TRY IT | Every line below between the one holding "export DESIGN_NAME = read_pipeline" and the one holding "set_load 0.01 [all_outputs]", inclusive, should be copied exactly, and no other line.

******

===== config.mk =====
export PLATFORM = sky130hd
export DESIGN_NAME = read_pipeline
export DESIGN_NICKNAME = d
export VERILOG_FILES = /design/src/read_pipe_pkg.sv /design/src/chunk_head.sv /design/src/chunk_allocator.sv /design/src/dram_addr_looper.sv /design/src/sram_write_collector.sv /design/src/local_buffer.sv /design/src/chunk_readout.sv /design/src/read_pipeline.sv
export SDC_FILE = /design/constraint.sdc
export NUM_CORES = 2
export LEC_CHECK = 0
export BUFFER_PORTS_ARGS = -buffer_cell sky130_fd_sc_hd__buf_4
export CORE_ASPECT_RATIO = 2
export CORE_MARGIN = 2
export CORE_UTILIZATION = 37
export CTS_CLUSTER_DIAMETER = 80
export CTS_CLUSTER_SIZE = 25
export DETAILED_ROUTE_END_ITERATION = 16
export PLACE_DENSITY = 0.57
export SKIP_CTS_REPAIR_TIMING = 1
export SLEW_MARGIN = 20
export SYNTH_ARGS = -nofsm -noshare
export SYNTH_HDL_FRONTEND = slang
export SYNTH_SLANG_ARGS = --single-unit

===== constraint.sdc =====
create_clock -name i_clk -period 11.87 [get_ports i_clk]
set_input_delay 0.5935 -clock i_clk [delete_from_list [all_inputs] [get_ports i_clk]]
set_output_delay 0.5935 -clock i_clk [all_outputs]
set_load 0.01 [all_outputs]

******

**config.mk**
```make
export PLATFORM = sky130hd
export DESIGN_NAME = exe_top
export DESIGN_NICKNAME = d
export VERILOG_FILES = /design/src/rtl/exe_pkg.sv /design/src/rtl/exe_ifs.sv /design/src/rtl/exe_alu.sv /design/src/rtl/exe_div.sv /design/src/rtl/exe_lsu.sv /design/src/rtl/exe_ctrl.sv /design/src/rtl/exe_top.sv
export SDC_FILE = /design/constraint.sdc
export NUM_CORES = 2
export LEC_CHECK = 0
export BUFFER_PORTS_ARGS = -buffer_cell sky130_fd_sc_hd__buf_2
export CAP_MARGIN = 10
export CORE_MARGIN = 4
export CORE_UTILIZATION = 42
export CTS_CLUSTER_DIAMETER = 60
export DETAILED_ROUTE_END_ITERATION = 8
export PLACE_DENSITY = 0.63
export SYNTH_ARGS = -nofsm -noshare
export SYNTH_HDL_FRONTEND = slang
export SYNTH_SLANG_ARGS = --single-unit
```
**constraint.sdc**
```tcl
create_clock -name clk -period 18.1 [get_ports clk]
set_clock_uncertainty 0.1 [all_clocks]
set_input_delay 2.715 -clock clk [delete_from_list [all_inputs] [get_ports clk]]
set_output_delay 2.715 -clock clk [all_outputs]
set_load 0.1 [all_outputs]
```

******

FINISHED TASK |
export DESIGN_NAME = read_pipeline
export DESIGN_NICKNAME = d
export VERILOG_FILES = /design/src/read_pipe_pkg.sv /design/src/chunk_head.sv /design/src/chunk_allocator.sv /design/src/dram_addr_looper.sv /design/src/sram_write_collector.sv /design/src/local_buffer.sv /design/src/chunk_readout.sv /design/src/read_pipeline.sv
export SDC_FILE = /design/constraint.sdc
export NUM_CORES = 2
export LEC_CHECK = 0
export BUFFER_PORTS_ARGS = -buffer_cell sky130_fd_sc_hd__buf_4
export CORE_ASPECT_RATIO = 2
export CORE_MARGIN = 2
export CORE_UTILIZATION = 37
export CTS_CLUSTER_DIAMETER = 80
export CTS_CLUSTER_SIZE = 25
export DETAILED_ROUTE_END_ITERATION = 16
export PLACE_DENSITY = 0.57
export SKIP_CTS_REPAIR_TIMING = 1
export SLEW_MARGIN = 20
export SYNTH_ARGS = -nofsm -noshare
export SYNTH_HDL_FRONTEND = slang
export SYNTH_SLANG_ARGS = --single-unit

===== constraint.sdc =====
create_clock -name i_clk -period 11.87 [get_ports i_clk]
set_input_delay 0.5935 -clock i_clk [delete_from_list [all_inputs] [get_ports i_clk]]
set_output_delay 0.5935 -clock i_clk [all_outputs]
set_load 0.01 [all_outputs]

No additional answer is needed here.